Лина презрительно фыркнула. Развернулась и, не говоря ни слова, взбежала по лестнице. Через минуту она вернулась. В ее руке был зажат толстый черный угольный карандаш, похожий на обгоревший палец. Она подошла к графику Виктора и с яростной, точной грацией принялась рисовать.

Она не зачеркнула его работу. Она ее поглотила. Из его аккуратных колонок и ровных букв начали расти когтистые щупальца. Линии таблицы превратились в зубастую, ухмыляющуюся пасть. И вот уже на листе, пожирая слова «график» и «ответственность», корчился, извивался гротескный, отвратительно детализированный монстр.

Это был не вандализм. Это был ее ответ. Война была объявлена.

Ужин прошел в молчании, которое было плотнее и тяжелее вчерашнего. Оно лежало на столе, как невидимая скатерть. Лина демонстративно разглядывала трещину в потолке. Виктор методично разрезал свой кусок рыбы на идеально ровные квадраты, будто это могло спасти его от хаоса. Дэн ел быстро, глядя в свою тарелку, словно там, на дне, был ответ на какой-то вопрос.

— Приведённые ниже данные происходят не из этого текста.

--- config.mk ---
export PLATFORM = sky130hd
export DESIGN_NAME = uart_receiver
export DESIGN_NICKNAME = d
export VERILOG_FILES = /design/src/rtl/uart_receiver.sv
export SDC_FILE = /design/constraint.sdc
export NUM_CORES = 1
export LEC_CHECK = 0
export CELL_PAD_IN_SITES_DETAIL_PLACEMENT = 1
export CELL_PAD_IN_SITES_GLOBAL_PLACEMENT = 2
export CORE_MARGIN = 3
export CORE_UTILIZATION = 33
export DETAILED_ROUTE_END_ITERATION = 10
export PLACE_DENSITY = 0.79
export RECOVER_POWER = 50
export SYNTH_ARGS = -nofsm -noshare
export SYNTH_HDL_FRONTEND = slang
export SYNTH_SLANG_ARGS = --single-unit
--- constraint.sdc ---
create_clock -name clk -period 1.6 [get_ports clk]
set_input_delay 0.16 -clock clk [delete_from_list [all_inputs] [get_ports clk]]
set_output_delay 0.16 -clock clk [all_outputs]
set_load 0.01 [all_outputs]
--- src/rtl/uart_receiver.sv ---
// UART receive stage: 8N1, LSB-first, OVERSAMPLE clocks per bit, with valid/ack handshake.
// Optional UART_RX_MAJORITY_EN: 2-of-3 majority vote around each mid-bit sample point.
module uart_receiver #(
  parameter int OVERSAMPLE = 16,
  parameter int DATA_BITS  = 8
) (
  input  logic                 clk,
  input  logic                 rst,
  input  logic                 rx_in,
  input  logic                 rx_ack,
  output logic [DATA_BITS-1:0] rx_data,
  output logic                 rx_valid,
  output logic                 frame_err,
  output logic                 overrun,
  output logic                 busy
);

  localparam int CW = $clog2(OVERSAMPLE);
  localparam int IW = $clog2(DATA_BITS + 1);
`ifdef UART_RX_MAJORITY_EN
  localparam logic [CW-1:0] SAMPLE_PT = CW'(OVERSAMPLE / 2);
`else
  localparam logic [CW-1:0] SAMPLE_PT = CW'(OVERSAMPLE / 2 - 1);
`endif
  localparam logic [CW-1:0] LAST_CNT = CW'(OVERSAMPLE - 1);
  localparam logic [IW-1:0] LAST_IDX = IW'(DATA_BITS - 1);

  typedef enum logic [2:0] {
    ST_IDLE,
    ST_START,
    ST_DATA,
    ST_STOP,
    ST_BREAK
  } state_t;

  state_t               r_state;
  state_t               w_next;
  logic                 r_sync1;
  logic                 r_rxs;
  logic [CW-1:0]        r_cnt;
  logic [IW-1:0]        r_idx;
  logic [DATA_BITS-1:0] r_shift;
  logic                 w_tick;
  logic                 w_sample;
  logic                 w_shift_en;
  logic                 w_load;
  logic                 w_ferr;
  logic                 w_clr_idx;

  assign w_tick = (r_cnt == SAMPLE_PT);
  assign busy   = (r_state != ST_IDLE);

`ifdef UART_RX_MAJORITY_EN
  // Holds rxs from the two clocks before the decision point; current rxs is the third vote.
  logic [1:0] r_maj;

  always_ff @(posedge clk) begin
    if (r_cnt == SAMPLE_PT - CW'(2) || r_cnt == SAMPLE_PT - CW'(1))
      r_maj <= {r_maj[0], r_rxs};
  end

  assign w_sample = (r_maj[1] & r_maj[0]) | (r_rxs & (r_maj[1] | r_maj[0]));
`else
  assign w_sample = r_rxs;
`endif

  always_comb begin
    w_next     = r_state;
    w_shift_en = 1'b0;
    w_load     = 1'b0;
    w_ferr     = 1'b0;
    w_clr_idx  = 1'b0;
    case (r_state)
      ST_IDLE: begin
        if (!r_rxs) w_next = ST_START;
      end
      ST_START: begin
        if (w_tick) begin
          w_clr_idx = 1'b1;
          w_next    = w_sample ? ST_IDLE : ST_DATA;
        end
      end
      ST_DATA: begin
        if (w_tick) begin
          w_shift_en = 1'b1;
          if (r_idx == LAST_IDX) w_next = ST_STOP;
        end
      end
      ST_STOP: begin
        if (w_tick) begin
          if (w_sample) begin
            w_load = 1'b1;
            w_next = ST_IDLE;
          end else begin
            w_ferr = 1'b1;
            w_next = ST_BREAK;
          end
        end
      end
      ST_BREAK: begin
        if (r_rxs) w_next = ST_IDLE;
      end
      default: w_next = ST_IDLE;
    endcase
  end

  always_ff @(posedge clk) begin
    if (!rst) begin
      r_sync1   <= 1'b1;
      r_rxs     <= 1'b1;
      r_state   <= ST_IDLE;
      r_cnt     <= '0;
      r_idx     <= '0;
      r_shift   <= '0;
      rx_data   <= '0;
      rx_valid  <= 1'b0;
      frame_err <= 1'b0;
      overrun   <= 1'b0;
    end else begin
      r_sync1 <= rx_in;
      r_rxs   <= r_sync1;
      r_state <= w_next;
      // The clock that first sees low rxs counts as cnt = 0.
      if (r_state == ST_IDLE)
        r_cnt <= r_rxs ? '0 : CW'(1);
      else if (r_state == ST_BREAK)
        r_cnt <= '0;
      else
        r_cnt <= (r_cnt == LAST_CNT) ? '0 : r_cnt + CW'(1);
      if (w_clr_idx)
        r_idx <= '0;
      else if (w_shift_en)
        r_idx <= r_idx + IW'(1);
      if (w_shift_en)
        r_shift <= {w_sample, r_shift[DATA_BITS-1:1]};
      frame_err <= w_ferr;
      if (w_load) begin
        rx_data  <= r_shift;
        rx_valid <= 1'b1;
        overrun  <= rx_valid & ~rx_ack;
      end else if (rx_ack) begin
        rx_valid <= 1'b0;
        overrun  <= 1'b0;
      end
    end
  end

endmodule
# ---- Word-level counts from Yosys, hierarchy flattened
# Index checks and enable logic that the tools add are counted.
dict set report op_classes {
  n_eq_ne 13
  bitwise 3
  muxes 23
  addsub 2
  n_reduce_logical 6
}
# op count
set op_table {}
lappend op_table {{$mux 3} 7}
lappend op_table {{$pmux 3 s5} 1}
lappend op_table {{$mux 4} 3}
lappend op_table {{$ne 2x2->1 const B} 6}
lappend op_table {{$mux 1} 11}
lappend op_table {{$add 4x1->4 const B} 2}
lappend op_table {{$eq 4x3->1 const B} 2}
lappend op_table {{$eq 3x2->1 const B} 2}
lappend op_table {{$reduce_and 6->1} 1}
lappend op_table {{$eq 4x4->1 const B} 1}
lappend op_table {{$eq 3x1->1 const B} 1}
lappend op_table {{$eq 3x3->1 const B} 1}
lappend op_table {{$logic_not 3->1} 1}
lappend op_table {{$reduce_and 3->1} 1}
lappend op_table {{$reduce_bool 3->1} 1}
lappend op_table {{$mux 2} 1}
lappend op_table {{$not 1->1} 2}
lappend op_table {{$reduce_bool 2->1} 1}
lappend op_table {{$reduce_or 2->1} 1}
lappend op_table {{$and 1x1->1} 1}
dict set report word_totals {
  word_cells 57
  out_inout_bits 12
  input_bits 4
  ff_bits 32
}

# ---- Logic depth before layout (Yosys ltp)
dict set report logic_depth {
  ltp_word 4
  depth_mapped 5
  ltp_nobuf 4
}

# ---- Worst setup path before layout
# No wires, ideal clock.
dict set report synth_timing {
  path_type {flip-flop to flip-flop}
  startpoint {register r_cnt[0]}
  endpoint {register r_idx[3]}
  period_less_slack_ns 1.384
  path_buffers 0
  slack_ns 0.216
  required_ns 1.530
  arrival_time_ns 1.314
  setup_ns 0.070
  path_stages_with_launch 5
  cell_sequence {dfxtp_1 > ha_1 > nand4b_2 > or4_1 > a21oi_1}
}
dict set report synth_between {
  elab_chain_cells 4
  elab_cells_between_ends 5
  classes_between {1 x eq/ne; 3 x mux; 1 x reduce/logical}
}
# element line_no
set synth_lines {}
lappend synth_lines {{from (decl)} 40} ;# logic [CW-1:0] r_cnt;
lappend synth_lines {{from (signal assigned)} 125} ;# r_cnt <= r_rxs ? '0 : CW'(1);
lappend synth_lines {{from (signal assigned)} 129} ;# r_cnt <= (r_cnt == LAST_CNT) ? '0 : r_cnt + CW'(1);
lappend synth_lines {{$eq 4x3->1 (*)} 50} ;# assign w_tick = (r_cnt == SAMPLE_PT);
lappend synth_lines {{$mux 1 (*)} {78, 84}}
lappend synth_lines {{$mux 1} 73} ;# case (r_state)
lappend synth_lines {{$reduce_or 2->1 (no source line)} -}
lappend synth_lines {{to (signal assigned)} 133} ;# r_idx <= r_idx + IW'(1);
lappend synth_lines {{to (decl)} 41} ;# logic [IW-1:0] r_idx;
# Mark *: on every way between the ends. The rest lies on a longest branch, timed or not.
# A chain may end at the register's enable or synchronous reset.

# ---- Final worst setup path
dict set report layout_timing {
  startpoint {register r_cnt[0]}
  endpoint {register r_shift[5]}
}
dict set report layout_between {
  elab_chain_cells 3
}
# element line_no
set layout_lines {}
lappend layout_lines {{$eq 4x3->1} 50}
lappend layout_lines {{$mux 1} 84} ;# if (w_tick) begin
lappend layout_lines {{$mux 1} 73}
lappend layout_lines {{to (signal assigned)} 135} ;# r_shift <= {w_sample, r_shift[DATA_BITS-1:1]};
lappend layout_lines {{to (decl)} 42} ;# logic [DATA_BITS-1:0] r_shift;
# No other way between the ends.

==> impl_metrics.json <==
{
  "status": "finished clean",
  "syn-num-nets": 153,
  "ir_drop_v": 0.0004538,
  "track_usage": 0.1379,
  "final_common_cell": "dfxtp_1",
  "die_h_microns": 69.46,
  "setup_viol": 0,
  "fillCellCount": 451,
  "cp_top_family": "flip-flops",
  "crit_type": "reg2reg",
  "die_x_microns": 69.46,
  "rsz0062_at_grt": "false",
  "grt_pass1_vias": 1159,
  "remaining_drc_errors": 0,
  "htreeDepth": 2,
  "grt_overflow": 0,
  "num_rows": 22,
  "synth_area_leaders": "dfxtp_1 (48%), mux2i_1 (6.8%), nand2_1 (5.4%), nand3_1 (5.3%), o21ai_0 (4.5%)",
  "cts_sinks": 32,
  "initial_core_util": 0.3524,
  "insertion_delay_ns": 0.27,
  "vias": 1106,
  "drive_gt1_frac": 0.1176,
  "seq_area_frac_synth": 0.4821,
  "area_delta_synth_final_pct": 26.18,
  "ant_nets": 0,
  "p_per_area_nw_per_um2": 893.1,
  "dr.pass1.iters": 3,
  "cp.required_ns": 1.79,
  "fmaxAchievable_mhz": 664.4,
  "worst_pin_slew_ns": 0.4988,
  "synth_area_per_cell_sq_um": 9.039,
  "cts_buffer_depth": 2,
  "critPathCaptureType": "register",
  "gp_congestion": 0.7754,
  "hp-start": "r_sync1",
  "grt_start_max_net_pins": 28,
  "crit_slowest_cell": "dfxtp_1",
  "relSlewSlack": 0.6675,
  "path_clk_slew_ns": 0.06,
  "diodes": 0,
  "finalClockSkew_ns": 0.002507,
  "netlist_instances": 147,
  "cp-start-kind": "register",
  "multi_input_area_sq_um": 656.9,
  "place.port_buffers": 15,
  "dp_hpwl_mm": 2.180,
  "post_cts_buffers": 0,
  "fin_hold_ws_ns": 0.4171,
  "synth-seq-cells": 32,
  "seqCellArea_sq_um": 641.9,
  "final.min_clock_period_ns": 1.505,
  "pin_count": 16,
  "finalHoldViolations": 0,
  "layout_common_cells": "dfxtp_1 (31), nand2_1 (19), nand3_1 (14), o21ai_0 (12), dlygate4sd3_1 (12)",
  "stdcell_area_sq_um": 1677,
  "wl_per_cell_microns": 13.98,
  "core_area_sq_um": 3771,
  "dpl-instance-area_sq_um": 1577,
  "fin_nets": 175,
  "die_area_sq_um": 4824,
  "r2r_setup_slack_ns": 0.09,
  "synth.top_cell.area_share": 0.4821,
  "grt_pass1_wl_mm": 5.340,
  "worstSetupPathDepth": 5,
  "cts_made_buffers": 5,
  "startpoint": "r_cnt[0]",
  "antenna_found_initial": 0,
  "arrival_ns": 1.69,
  "drt_wl_total_mm": 3.047,
  "drv_cap": 0,
  "utilization": 0.4446,
  "hp-class": "reg2reg",
  "ys_types": 29,
  "crit_fanout": 10,
  "yosysWarnings": 0,
  "reg2reg_to": "r_shift[5]",
  "vias_per_cell": 5.073,
  "power.leakage_nw": 0.6115,
  "max_stage_delay_ns": 0.37,
  "cts_tree": "done",
  "setup.worst_path.end": "r_shift[5]",
  "drv_slew": 0,
  "clockRootBuffer": "clkbuf_8",
  "r2r_start": "r_cnt[0]",
  "crit_buf_inv": 1,
  "synth.largest_area_cell": "dfxtp_1",
  "r2r_cells": 5,
  "path_cells": "ha_2 -> and4b_1 -> clkbuf_2 -> nand3_1 -> a21boi_0",
  "synthesis.area_sq_um": 1329,
  "detailedRoute.firstIterationViolations": 44,
  "post-route-period-util": 0.9407
}
==> repair_timing <==
item | 4_1_cts | 5_1_grt
endpoints found under the setup margin | 5 | 15
cloned | 0 | 0
resized for setup | 2 | 3
hold buffers | 0 | 0
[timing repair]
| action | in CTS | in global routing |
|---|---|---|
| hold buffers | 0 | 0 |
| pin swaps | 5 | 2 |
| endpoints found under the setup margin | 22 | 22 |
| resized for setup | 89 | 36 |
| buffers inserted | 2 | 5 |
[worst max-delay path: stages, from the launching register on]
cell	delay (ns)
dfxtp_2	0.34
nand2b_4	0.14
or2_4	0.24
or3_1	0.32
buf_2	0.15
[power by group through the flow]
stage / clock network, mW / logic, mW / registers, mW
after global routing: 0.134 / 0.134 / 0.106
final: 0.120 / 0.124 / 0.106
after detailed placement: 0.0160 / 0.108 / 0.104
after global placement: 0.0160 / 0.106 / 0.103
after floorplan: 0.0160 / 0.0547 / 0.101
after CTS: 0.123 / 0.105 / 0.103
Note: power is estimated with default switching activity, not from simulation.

Когда они закончили, Элеонора отодвинула тарелку.

— Я хочу вам кое-что показать.

Она повела их не наверх, а вниз. Лестница в подвал была каменной, ступени стерты по краям миллионами шагов. С каждой ступенькой воздух становился холоднее, гуще. Пахло сырой землей, погребом, вековой пылью. Элеонора остановилась перед дверью, которая выглядела здесь как имплант из будущего. Тяжелая, стальная, с бездушным глазком кодового замка.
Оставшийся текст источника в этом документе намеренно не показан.